Aproveitar a tribuna para as loas a suas políticas que levantaram 6 bilhões de dólares para ferrovias, quando o país cai a cada dia como destino de investimentos, só revela que Bolsonaro não tem o que dizer para um mundo que busca inspiração. Repete releases ditados pelos ministros que já se tornaram alvo de chacota e que não se constrangem em inventar factoides para sobreviver. Foi assim com o ministro da Saúde, Marcelo Queiroga, que gerou celeuma ao propor que adolescentes não se vacinem mais sem investigar as reais causas da morte de uma jovem em São Bernardo do Campo. O fato de ter sido ignorado por grande parte do Brasil mostra que os brasileiros estão vacinados contra essa estratégia venenosa bolsonarista de fomentar factoides para fugir da realidade. Queiroga, que levantou o dedo médio para manifestantes em Nova York, caiu ao nível rasteiro de um Governo que vive de verdades relativas sem o menor pudor.

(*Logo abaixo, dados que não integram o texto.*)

From an optimization exercise on the open Yosys and OpenROAD flow, aimed at small area; shortcuts taken in it are not production practice.
Function was checked by simulation only, so behaviour that the tests miss may differ from the original.
Power and IR drop assume default switching activity. The clock port is modelled as an ideal driver; clocking choices that lean on that would not hold on a real chip.

## run A
==> flow/design.v <==
module vospi_crc16 (
    input  wire [15:0] crc_in,
    input  wire [15:0] data,
    output reg  [15:0] crc_out
);
    integer i;
    reg fb;
    always @* begin
        crc_out = crc_in;
        for (i = 15; i >= 0; i = i - 1) begin
            fb      = crc_out[15] ^ data[i];
            crc_out = {crc_out[14:0], 1'b0} ^ (fb ? 16'h1021 : 16'h0000);
        end
    end
endmodule
module vospi_engine #(
    parameter LINE_WIDTH   = 80,
    parameter PPS          = 60,       
    parameter SEGS_MULTI   = 4,        
    parameter MARKER_ID    = 20,
    parameter QUIET_MS     = 200
) (
    input  wire        clk,
    input  wire        rst,
    input  wire        cmd_valid,
    output wire        cmd_ready,
    input  wire [2:0]  cmd_op,
    input  wire [7:0]  cmd_hint,
    input  wire        cfg_ok,
    output wire        cfg_req,
    output reg         rsp_valid,
    output reg  [1:0]  rsp_code,
    output wire        rsp_active,
    input  wire [31:0] now,
    output wire        xfer_start,
    output wire        xfer_abort,
    input  wire        rx_valid,
    output wire        rx_ready,
    input  wire [15:0] rx_data,
    input  wire        pool_avail,
    input  wire [3:0]  pool_slot,
    output wire        acq_take,
    output wire        rel_valid,
    output wire        rel_used,
    output wire [3:0]  rel_slot,
    output wire        mem_we,
    output wire [3:0]  mem_slot,
    output wire [15:0] mem_addr,
    output wire [15:0] mem_wdata
);
    localparam SEG_WORDS = PPS * LINE_WIDTH;
    localparam HALF      = LINE_WIDTH / 2;           
    localparam [7:0] NEG_HALF = 256 - HALF;          
    localparam [6:0] W_CRC = LINE_WIDTH, W_HDR0 = LINE_WIDTH + 1, W_HDR1 = LINE_WIDTH + 2;
    localparam [2:0] OP_INIT = 3'd0, OP_DEINIT = 3'd1, OP_ABORT = 3'd2,
                     OP_RESTART = 3'd3;
    localparam [1:0] RES_OK = 2'd0, RES_ERR_TRANSPORT = 2'd1, RES_ERR_STATE = 2'd2;
    localparam [1:0] S_IDLE = 2'd0, S_COPY = 2'd1, S_DONE = 2'd2, S_SER = 2'd3;
    reg        initialised;
    reg        multi_segment;
    reg        streaming;
    reg        capturing;
    reg [5:0]  exp_pid;
    reg [1:0]  exp_seg;
    reg        slot_valid;
    reg [3:0]  slot;
    reg [15:0] lr_lo, lr_hi;           
    reg [1:0]  state;
    reg [6:0]  widx;                   
    reg [6:0]  rpos;                   
    reg [15:0] crc;
    reg        h_skip;                 
    reg        h_rule2;
    reg        h_bad;                  
    reg        hold_valid;
    reg [15:0] hold;
    reg [15:0] ring [0:LINE_WIDTH-1];
    reg        ser_run;                
    reg        ser_hi;                 
    reg        ser_cmp;                
    reg        ser_rsp;                
    reg        el_brw;                 
    reg        el_acc;                 
    wire idle     = (state == S_IDLE);
    wire last_pos = (rpos == LINE_WIDTH - 1);
    wire [7:0] rdiff   = {1'b0, rpos} - {1'b0, widx};
    wire       at_tail = (rpos == widx);
    wire       at_half = (rdiff == HALF) || (rdiff == NEG_HALF);
    wire       aligned = at_tail || at_half;
    wire   payload    = (widx < LINE_WIDTH);
    assign cmd_ready  = idle;
    wire   cmd_fire   = cmd_valid && idle;
    assign rx_ready   = idle && !cmd_valid &&
                        (!payload || !hold_valid ||
                         (aligned && widx != LINE_WIDTH - 1));
    wire   rx_fire    = rx_valid && rx_ready && streaming;
    wire   is_last    = (widx == W_CRC);
    wire   ins        = idle && streaming && payload &&
                        (hold_valid || (rx_valid && !cmd_valid));
    wire [15:0] ins_data = hold_valid ? hold : rx_data;
    assign rsp_active = initialised && streaming && capturing;
    wire [3:0] bit_j = rpos[3:0];
    wire [4:0] bit_k = {ser_hi, bit_j};
    wire turn_end = (state == S_SER) && ser_run && (bit_j == 4'd15);
    wire ser_end  = turn_end && (ser_hi || !ser_cmp);
    wire n_lo     = now[bit_j];
    wire n_hi     = now[16 + bit_j];
    wire n_bit    = ser_hi ? n_hi : n_lo;
    wire l_bit    = ser_hi ? lr_hi[0] : lr_lo[0];
    wire brw_in   = (bit_k != 5'd0) && el_brw;
    wire d_bit    = n_bit ^ l_bit ^ brw_in;
    wire acc_next = (bit_k < 5'd3) ? 1'b0 :
                    (bit_k == 5'd6 || bit_k == 5'd7) ? (el_acc && d_bit) :
                    (el_acc || d_bit);
    wire quiet_ok = acc_next;          
    wire ser_load = (state == S_SER) && ser_run && !ser_cmp;
    always @(posedge clk) begin
        lr_lo  <= {ser_load ? n_lo : lr_lo[0], lr_lo[15:1]};
        lr_hi  <= {ser_load ? n_hi : lr_hi[0], lr_hi[15:1]};
        el_brw <= (!n_bit && l_bit) || (!(n_bit ^ l_bit) && brw_in);
        el_acc <= acc_next;
    end
    wire [15:0] crc_next;
    vospi_crc16 u_crc (
        .crc_in ((widx == W_HDR0) ? 16'h0000 : crc),
        .data   (rx_data),
        .crc_out(crc_next)
    );
    wire crc_ok = (crc_next == 16'h0000);
    wire [11:0] pkt_id  = rx_data[11:0];
    wire [2:0]  seg_raw = rx_data[14:12];
    wire c_dontcare = (pkt_id[11:8] == 4'hF);
    wire c_rule1    = (exp_pid == 6'd0) && (pkt_id != 12'd0);
    wire c_marker   = multi_segment && (pkt_id == MARKER_ID);
    wire c_rule2    = c_marker && (exp_seg == 2'd0) && (seg_raw != 3'd1);
    wire c_bad      = (pkt_id != {6'd0, exp_pid}) ||
                      (c_marker && (seg_raw != {1'b0, exp_seg} + 3'd1));
    wire ev        = rx_fire && is_last && initialised && capturing && !h_skip;
    wire ev_desync = ev && !h_rule2 && (h_bad || !crc_ok);
    wire ev_accept = ev && !h_rule2 && !h_bad && crc_ok;
    wire ev_acq    = ev_accept && !slot_valid && pool_avail;
    wire pid_wrap   = (exp_pid == PPS - 1);
    wire frame_done = pid_wrap && (!multi_segment || exp_seg == SEGS_MULTI - 1);
    wire done       = (state == S_DONE);
    assign cfg_req    = cmd_fire && (cmd_op == OP_INIT) && !initialised;
    assign xfer_abort = (cmd_fire && initialised && streaming &&
                         (cmd_op == OP_DEINIT || cmd_op == OP_ABORT)) || ev_desync;
    assign xfer_start = ser_end && ser_cmp && quiet_ok;
    wire   deinit_rel = cmd_fire && initialised && (cmd_op == OP_DEINIT) && slot_valid;
    assign acq_take  = ev_acq || (done && frame_done && pool_avail);
    assign rel_valid = (done && frame_done) || deinit_rel;
    assign rel_used  = !idle;
    assign rel_slot  = slot;
    wire [10:0] wline = exp_seg * (SEG_WORDS / 16) + exp_pid * (LINE_WIDTH / 16) + rpos[6:4];
    assign mem_we    = (state == S_COPY);
    assign mem_slot  = slot;
    assign mem_addr  = {wline, rpos[3:0], 1'b0};
    assign mem_wdata = ring[LINE_WIDTH-1];
    genvar gi;
    generate
        for (gi = 0; gi < LINE_WIDTH; gi = gi + 1) begin : g_ring
            if (gi == 0) begin : g_ins0
                always @(posedge clk)
                    ring[gi] <= (ins && at_tail) ? ins_data : ring[LINE_WIDTH-1];
            end else if (gi == HALF) begin : g_ins1
                always @(posedge clk)
                    ring[gi] <= (ins && at_half) ? ins_data : ring[gi-1];
            end else begin : g_shift
                always @(posedge clk)
                    ring[gi] <= ring[gi-1];
            end
        end
    endgenerate
    always @(posedge clk) begin
        if (rst || last_pos)
            rpos <= 7'd0;
        else
            rpos <= rpos + 7'd1;
    end
    always @(posedge clk) begin
        rsp_valid  <= 1'b0;
        if (rst) begin
            initialised <= 1'b0;
            streaming   <= 1'b0;
            capturing   <= 1'b0;
            state       <= S_IDLE;
            widx        <= W_HDR0;
            hold_valid  <= 1'b0;
        end else begin
            if (cmd_fire) begin
                rsp_valid <= 1'b1;
                rsp_code  <= RES_OK;
                ser_run   <= 1'b0;
                ser_hi    <= 1'b0;
                ser_cmp   <= 1'b0;
                ser_rsp   <= 1'b1;
                case (cmd_op)
                OP_INIT: begin
                    if (initialised) begin
                        rsp_code <= RES_ERR_STATE;
                    end else begin
                        if (!cfg_ok) begin
                            rsp_code <= RES_ERR_TRANSPORT;
                        end else begin
                            multi_segment <= (cmd_hint > 8'd1);
                            exp_pid       <= 6'd0;
                            exp_seg       <= 2'd0;
                            streaming     <= 1'b0;
                            capturing     <= 1'b0;
                            slot_valid    <= 1'b0;
                            initialised   <= 1'b1;
                            rsp_valid     <= 1'b0;
                            state         <= S_SER;
                        end
                    end
                end
                OP_DEINIT, OP_ABORT: begin
                    if (!initialised) begin
                        rsp_code <= RES_ERR_STATE;
                    end else begin
                        streaming   <= 1'b0;
                        capturing   <= 1'b0;
                        exp_pid     <= 6'd0;
                        exp_seg     <= 2'd0;
                        widx        <= W_HDR0;
                        hold_valid  <= 1'b0;
                        if (cmd_op == OP_DEINIT) begin
                            slot_valid  <= 1'b0;
                            initialised <= 1'b0;
                        end
                        rsp_valid   <= 1'b0;
                        state       <= S_SER;
                    end
                end
                OP_RESTART: begin
                    if (initialised) begin
                        capturing <= 1'b1;
                        if (!streaming) begin
                            ser_cmp   <= 1'b1;
                            rsp_valid <= 1'b0;
                            state     <= S_SER;
                        end
                    end
                end
                default: ;
                endcase
            end
            if (rx_fire) begin
                crc <= crc_next;
                if (!payload)
                    widx <= (widx == W_HDR1) ? 7'd0 : widx + 7'd1;
                if (widx == W_HDR0) begin
                    h_skip  <= c_dontcare || c_rule1;
                    h_rule2 <= c_rule2;
                    h_bad   <= c_bad;
                end
                if (payload && (hold_valid || !aligned)) begin
                    hold       <= rx_data;
                    hold_valid <= 1'b1;
                end
            end
            if (ins && aligned) begin
                widx <= widx + 7'd1;
                if (!rx_fire)
                    hold_valid <= 1'b0;
            end
            if (ev) begin
                if (h_rule2) begin
                    exp_pid <= 6'd0;
                end else if (ev_desync) begin
                    streaming   <= 1'b0;
                    capturing   <= 1'b0;
                    exp_pid     <= 6'd0;
                    exp_seg     <= 2'd0;
                    ser_run     <= 1'b0;
                    ser_hi      <= 1'b0;
                    ser_cmp     <= 1'b0;
                    ser_rsp     <= 1'b0;
                    state       <= S_SER;
                end else if (!slot_valid && !pool_avail) begin
                    capturing <= 1'b0;
                end else begin
                    if (!slot_valid) begin
                        slot_valid <= 1'b1;
                        slot       <= pool_slot;
                    end
                    state <= S_COPY;
                    widx  <= 7'd0;
                end
            end
            case (state)
            S_COPY: begin
                widx <= widx + 7'd1;
                if (widx == LINE_WIDTH - 1) begin
                    state <= S_DONE;
                    widx  <= W_HDR0;
                end
            end
            S_DONE: begin
                state <= S_IDLE;
                if (pid_wrap) begin
                    exp_pid <= 6'd0;
                    if (multi_segment)
                        exp_seg <= exp_seg + 2'd1;
                    if (frame_done) begin
                        if (pool_avail) begin
                            slot <= pool_slot;
                        end else begin
                            slot_valid <= 1'b0;
                            capturing  <= 1'b0;
                        end
                    end
                end else begin
                    exp_pid <= exp_pid + 6'd1;
                end
            end
            S_SER: begin
                if (bit_j == 4'd15)
                    ser_run <= 1'b1;
                if (turn_end)
                    ser_hi <= 1'b1;
                if (ser_end) begin
                    state     <= S_IDLE;
                    rsp_valid <= ser_rsp;
                    if (ser_cmp && quiet_ok) begin
                        streaming  <= 1'b1;
                        widx       <= W_HDR0;
                        hold_valid <= 1'b0;
                    end
                end
            end
            default: ;
            endcase
        end
    end
endmodule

O projeto de Bolsonaro já foi derrotado e ele sabe disso, embora não admita. Seu discurso na ONU mostra que ele já jogou a toalha, pois não há lugar para um presidente que jura amor à Constituição enquanto ataca a democracia, a ciência, a Amazônia, a imprensa, e zomba das conquistas coletivas de um mundo que precisa desesperadamente se reerguer depois de padecer com a pandemia. Já não se trata de ideologia. O planeta busca líderes que nos deixem respirar, e Bolsonaro é o oposto. Sufoca a verdade, a justiça, a natureza. Por isso, ele só espera o fim do seu Governo. Até lá, não vai perder nenhuma oportunidade de seguir animando a claque, nem mesmo na ONU. É o jeito de não morrer sozinho politicamente num mundo que expurga pessoas como ele de postos de comando.